====== Records supplied

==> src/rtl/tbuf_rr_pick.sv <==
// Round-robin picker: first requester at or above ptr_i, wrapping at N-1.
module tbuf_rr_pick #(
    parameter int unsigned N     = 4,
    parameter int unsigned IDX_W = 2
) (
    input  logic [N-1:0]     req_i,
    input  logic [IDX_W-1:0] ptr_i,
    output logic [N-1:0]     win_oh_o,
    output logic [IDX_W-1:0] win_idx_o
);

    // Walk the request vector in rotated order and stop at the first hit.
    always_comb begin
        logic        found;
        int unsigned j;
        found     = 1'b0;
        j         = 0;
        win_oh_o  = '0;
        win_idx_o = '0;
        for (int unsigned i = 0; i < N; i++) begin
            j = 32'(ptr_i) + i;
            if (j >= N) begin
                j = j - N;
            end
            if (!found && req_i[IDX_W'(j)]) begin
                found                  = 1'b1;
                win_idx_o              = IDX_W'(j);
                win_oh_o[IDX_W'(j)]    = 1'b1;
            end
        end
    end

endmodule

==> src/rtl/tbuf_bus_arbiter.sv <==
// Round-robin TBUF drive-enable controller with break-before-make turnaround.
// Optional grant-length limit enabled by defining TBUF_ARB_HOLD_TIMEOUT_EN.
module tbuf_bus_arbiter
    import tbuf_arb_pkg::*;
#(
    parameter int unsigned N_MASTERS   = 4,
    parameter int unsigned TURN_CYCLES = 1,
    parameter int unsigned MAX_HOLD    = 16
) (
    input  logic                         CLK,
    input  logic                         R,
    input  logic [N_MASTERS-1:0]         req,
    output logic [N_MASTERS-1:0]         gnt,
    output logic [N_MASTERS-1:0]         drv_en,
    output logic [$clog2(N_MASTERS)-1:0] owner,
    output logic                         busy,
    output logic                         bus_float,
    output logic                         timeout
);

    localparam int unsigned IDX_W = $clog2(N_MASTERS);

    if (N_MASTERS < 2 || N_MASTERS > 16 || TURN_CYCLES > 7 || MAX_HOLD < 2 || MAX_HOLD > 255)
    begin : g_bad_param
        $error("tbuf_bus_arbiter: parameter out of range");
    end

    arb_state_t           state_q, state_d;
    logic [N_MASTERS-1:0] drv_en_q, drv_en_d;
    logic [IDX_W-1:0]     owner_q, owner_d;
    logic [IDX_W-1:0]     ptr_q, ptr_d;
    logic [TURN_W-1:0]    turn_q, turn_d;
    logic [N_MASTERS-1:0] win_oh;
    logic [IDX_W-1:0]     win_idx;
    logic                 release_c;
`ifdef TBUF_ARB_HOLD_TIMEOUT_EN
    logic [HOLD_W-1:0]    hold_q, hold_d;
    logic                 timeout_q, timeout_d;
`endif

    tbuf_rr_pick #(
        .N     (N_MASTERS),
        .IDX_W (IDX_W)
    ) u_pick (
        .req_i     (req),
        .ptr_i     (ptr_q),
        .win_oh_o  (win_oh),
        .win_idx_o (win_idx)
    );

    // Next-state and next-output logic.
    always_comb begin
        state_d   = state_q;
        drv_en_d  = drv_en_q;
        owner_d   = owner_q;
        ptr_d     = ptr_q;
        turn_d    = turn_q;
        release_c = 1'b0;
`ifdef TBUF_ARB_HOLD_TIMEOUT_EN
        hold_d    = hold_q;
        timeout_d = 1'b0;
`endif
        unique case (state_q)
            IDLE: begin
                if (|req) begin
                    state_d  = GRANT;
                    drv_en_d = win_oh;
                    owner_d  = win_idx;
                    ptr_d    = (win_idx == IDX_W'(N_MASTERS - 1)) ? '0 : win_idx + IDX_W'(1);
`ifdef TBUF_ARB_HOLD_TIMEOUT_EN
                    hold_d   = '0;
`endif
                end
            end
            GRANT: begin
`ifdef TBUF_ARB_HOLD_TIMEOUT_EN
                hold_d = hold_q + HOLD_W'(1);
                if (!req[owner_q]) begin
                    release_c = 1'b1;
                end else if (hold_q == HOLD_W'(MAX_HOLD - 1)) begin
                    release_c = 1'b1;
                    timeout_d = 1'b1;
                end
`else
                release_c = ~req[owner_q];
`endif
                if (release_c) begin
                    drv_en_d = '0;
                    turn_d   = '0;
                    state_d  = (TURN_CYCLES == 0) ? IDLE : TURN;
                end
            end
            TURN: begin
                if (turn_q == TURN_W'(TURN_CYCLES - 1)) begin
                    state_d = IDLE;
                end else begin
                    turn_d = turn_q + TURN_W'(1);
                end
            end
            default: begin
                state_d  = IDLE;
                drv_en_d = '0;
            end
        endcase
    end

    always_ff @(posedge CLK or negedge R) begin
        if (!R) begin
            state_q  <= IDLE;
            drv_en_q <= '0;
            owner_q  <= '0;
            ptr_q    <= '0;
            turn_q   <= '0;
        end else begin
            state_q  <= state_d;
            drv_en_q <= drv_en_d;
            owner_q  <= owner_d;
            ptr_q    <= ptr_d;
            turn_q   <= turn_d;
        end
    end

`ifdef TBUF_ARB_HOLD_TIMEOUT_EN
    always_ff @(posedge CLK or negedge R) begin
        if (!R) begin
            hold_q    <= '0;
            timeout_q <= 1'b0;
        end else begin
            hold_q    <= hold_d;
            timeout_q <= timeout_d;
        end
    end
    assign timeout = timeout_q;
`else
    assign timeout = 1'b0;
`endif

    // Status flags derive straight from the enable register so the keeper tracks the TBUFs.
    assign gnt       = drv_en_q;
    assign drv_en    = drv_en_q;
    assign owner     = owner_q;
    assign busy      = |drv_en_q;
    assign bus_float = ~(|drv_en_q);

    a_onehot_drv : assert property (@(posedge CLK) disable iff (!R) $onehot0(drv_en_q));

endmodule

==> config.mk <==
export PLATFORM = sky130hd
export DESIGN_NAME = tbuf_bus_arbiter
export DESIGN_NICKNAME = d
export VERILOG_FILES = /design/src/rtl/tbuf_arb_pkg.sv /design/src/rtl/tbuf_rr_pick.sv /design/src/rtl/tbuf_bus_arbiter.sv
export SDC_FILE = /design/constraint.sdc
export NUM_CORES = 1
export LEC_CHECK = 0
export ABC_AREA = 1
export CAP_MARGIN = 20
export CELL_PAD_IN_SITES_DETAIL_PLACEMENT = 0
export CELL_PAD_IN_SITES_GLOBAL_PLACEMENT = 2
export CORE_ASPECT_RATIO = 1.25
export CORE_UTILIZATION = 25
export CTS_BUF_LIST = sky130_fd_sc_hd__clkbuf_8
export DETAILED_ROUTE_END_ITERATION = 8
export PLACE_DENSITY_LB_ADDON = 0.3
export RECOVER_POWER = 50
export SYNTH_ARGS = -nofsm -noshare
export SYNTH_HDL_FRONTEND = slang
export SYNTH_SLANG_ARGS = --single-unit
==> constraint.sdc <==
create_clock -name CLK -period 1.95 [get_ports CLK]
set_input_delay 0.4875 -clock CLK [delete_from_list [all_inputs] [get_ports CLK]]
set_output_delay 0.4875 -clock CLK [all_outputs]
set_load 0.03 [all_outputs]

============

• _Your objective_
Retype the records above without changing a single word.

• _Answer for the task_
==> src/rtl/tbuf_rr_pick.sv <==
// Round-robin picker: first requester at or above ptr_i, wrapping at N-1.
module tbuf_rr_pick #(
    parameter int unsigned N     = 4,
    parameter int unsigned IDX_W = 2
) (
    input  logic [N-1:0]     req_i,
    input  logic [IDX_W-1:0] ptr_i,
    output logic [N-1:0]     win_oh_o,
    output logic [IDX_W-1:0] win_idx_o
);

    // Walk the request vector in rotated order and stop at the first hit.
    always_comb begin
        logic        found;
        int unsigned j;
        found     = 1'b0;
        j         = 0;
        win_oh_o  = '0;
        win_idx_o = '0;
        for (int unsigned i = 0; i < N; i++) begin
            j = 32'(ptr_i) + i;
            if (j >= N) begin
                j = j - N;
            end
            if (!found && req_i[IDX_W'(j)]) begin
                found                  = 1'b1;
                win_idx_o              = IDX_W'(j);
                win_oh_o[IDX_W'(j)]    = 1'b1;
            end
        end
    end

endmodule

==> src/rtl/tbuf_bus_arbiter.sv <==
// Round-robin TBUF drive-enable controller with break-before-make turnaround.
// Optional grant-length limit enabled by defining TBUF_ARB_HOLD_TIMEOUT_EN.
module tbuf_bus_arbiter
    import tbuf_arb_pkg::*;
#(
    parameter int unsigned N_MASTERS   = 4,
    parameter int unsigned TURN_CYCLES = 1,
    parameter int unsigned MAX_HOLD    = 16
) (
    input  logic                         CLK,
    input  logic                         R,
    input  logic [N_MASTERS-1:0]         req,
    output logic [N_MASTERS-1:0]         gnt,
    output logic [N_MASTERS-1:0]         drv_en,
    output logic [$clog2(N_MASTERS)-1:0] owner,
    output logic                         busy,
    output logic                         bus_float,
    output logic                         timeout
);

    localparam int unsigned IDX_W = $clog2(N_MASTERS);

    if (N_MASTERS < 2 || N_MASTERS > 16 || TURN_CYCLES > 7 || MAX_HOLD < 2 || MAX_HOLD > 255)
    begin : g_bad_param
        $error("tbuf_bus_arbiter: parameter out of range");
    end

    arb_state_t           state_q, state_d;
    logic [N_MASTERS-1:0] drv_en_q, drv_en_d;
    logic [IDX_W-1:0]     owner_q, owner_d;
    logic [IDX_W-1:0]     ptr_q, ptr_d;
    logic [TURN_W-1:0]    turn_q, turn_d;
    logic [N_MASTERS-1:0] win_oh;
    logic [IDX_W-1:0]     win_idx;
    logic                 release_c;
`ifdef TBUF_ARB_HOLD_TIMEOUT_EN
    logic [HOLD_W-1:0]    hold_q, hold_d;
    logic                 timeout_q, timeout_d;
`endif

    tbuf_rr_pick #(
        .N     (N_MASTERS),
        .IDX_W (IDX_W)
    ) u_pick (
        .req_i     (req),
        .ptr_i     (ptr_q),
        .win_oh_o  (win_oh),
        .win_idx_o (win_idx)
    );

    // Next-state and next-output logic.
    always_comb begin
        state_d   = state_q;
        drv_en_d  = drv_en_q;
        owner_d   = owner_q;
        ptr_d     = ptr_q;
        turn_d    = turn_q;
        release_c = 1'b0;
`ifdef TBUF_ARB_HOLD_TIMEOUT_EN
        hold_d    = hold_q;
        timeout_d = 1'b0;
`endif
        unique case (state_q)
            IDLE: begin
                if (|req) begin
                    state_d  = GRANT;
                    drv_en_d = win_oh;
                    owner_d  = win_idx;
                    ptr_d    = (win_idx == IDX_W'(N_MASTERS - 1)) ? '0 : win_idx + IDX_W'(1);
`ifdef TBUF_ARB_HOLD_TIMEOUT_EN
                    hold_d   = '0;
`endif
                end
            end
            GRANT: begin
`ifdef TBUF_ARB_HOLD_TIMEOUT_EN
                hold_d = hold_q + HOLD_W'(1);
                if (!req[owner_q]) begin
                    release_c = 1'b1;
                end else if (hold_q == HOLD_W'(MAX_HOLD - 1)) begin
                    release_c = 1'b1;
                    timeout_d = 1'b1;
                end
`else
                release_c = ~req[owner_q];
`endif
                if (release_c) begin
                    drv_en_d = '0;
                    turn_d   = '0;
                    state_d  = (TURN_CYCLES == 0) ? IDLE : TURN;
                end
            end
            TURN: begin
                if (turn_q == TURN_W'(TURN_CYCLES - 1)) begin
                    state_d = IDLE;
                end else begin
                    turn_d = turn_q + TURN_W'(1);
                end
            end
            default: begin
                state_d  = IDLE;
                drv_en_d = '0;
            end
        endcase
    end

    always_ff @(posedge CLK or negedge R) begin
        if (!R) begin
            state_q  <= IDLE;
            drv_en_q <= '0;
            owner_q  <= '0;
            ptr_q    <= '0;
            turn_q   <= '0;
        end else begin
            state_q  <= state_d;
            drv_en_q <= drv_en_d;
            owner_q  <= owner_d;
            ptr_q    <= ptr_d;
            turn_q   <= turn_d;
        end
    end

`ifdef TBUF_ARB_HOLD_TIMEOUT_EN
    always_ff @(posedge CLK or negedge R) begin
        if (!R) begin
            hold_q    <= '0;
            timeout_q <= 1'b0;
        end else begin
            hold_q    <= hold_d;
            timeout_q <= timeout_d;
        end
    end
    assign timeout = timeout_q;
`else
    assign timeout = 1'b0;
`endif

    // Status flags derive straight from the enable register so the keeper tracks the TBUFs.
    assign gnt       = drv_en_q;
    assign drv_en    = drv_en_q;
    assign owner     = owner_q;
    assign busy      = |drv_en_q;
    assign bus_float = ~(|drv_en_q);

    a_onehot_drv : assert property (@(posedge CLK) disable iff (!R) $onehot0(drv_en_q));

endmodule

==> config.mk <==
export PLATFORM = sky130hd
export DESIGN_NAME = tbuf_bus_arbiter
export DESIGN_NICKNAME = d
export VERILOG_FILES = /design/src/rtl/tbuf_arb_pkg.sv /design/src/rtl/tbuf_rr_pick.sv /design/src/rtl/tbuf_bus_arbiter.sv
export SDC_FILE = /design/constraint.sdc
export NUM_CORES = 1
export LEC_CHECK = 0
export ABC_AREA = 1
export CAP_MARGIN = 20
export CELL_PAD_IN_SITES_DETAIL_PLACEMENT = 0
export CELL_PAD_IN_SITES_GLOBAL_PLACEMENT = 2
export CORE_ASPECT_RATIO = 1.25
export CORE_UTILIZATION = 25
export CTS_BUF_LIST = sky130_fd_sc_hd__clkbuf_8
export DETAILED_ROUTE_END_ITERATION = 8
export PLACE_DENSITY_LB_ADDON = 0.3
export RECOVER_POWER = 50
export SYNTH_ARGS = -nofsm -noshare
export SYNTH_HDL_FRONTEND = slang
export SYNTH_SLANG_ARGS = --single-unit
==> constraint.sdc <==
create_clock -name CLK -period 1.95 [get_ports CLK]
set_input_delay 0.4875 -clock CLK [delete_from_list [all_inputs] [get_ports CLK]]
set_output_delay 0.4875 -clock CLK [all_outputs]
set_load 0.03 [all_outputs]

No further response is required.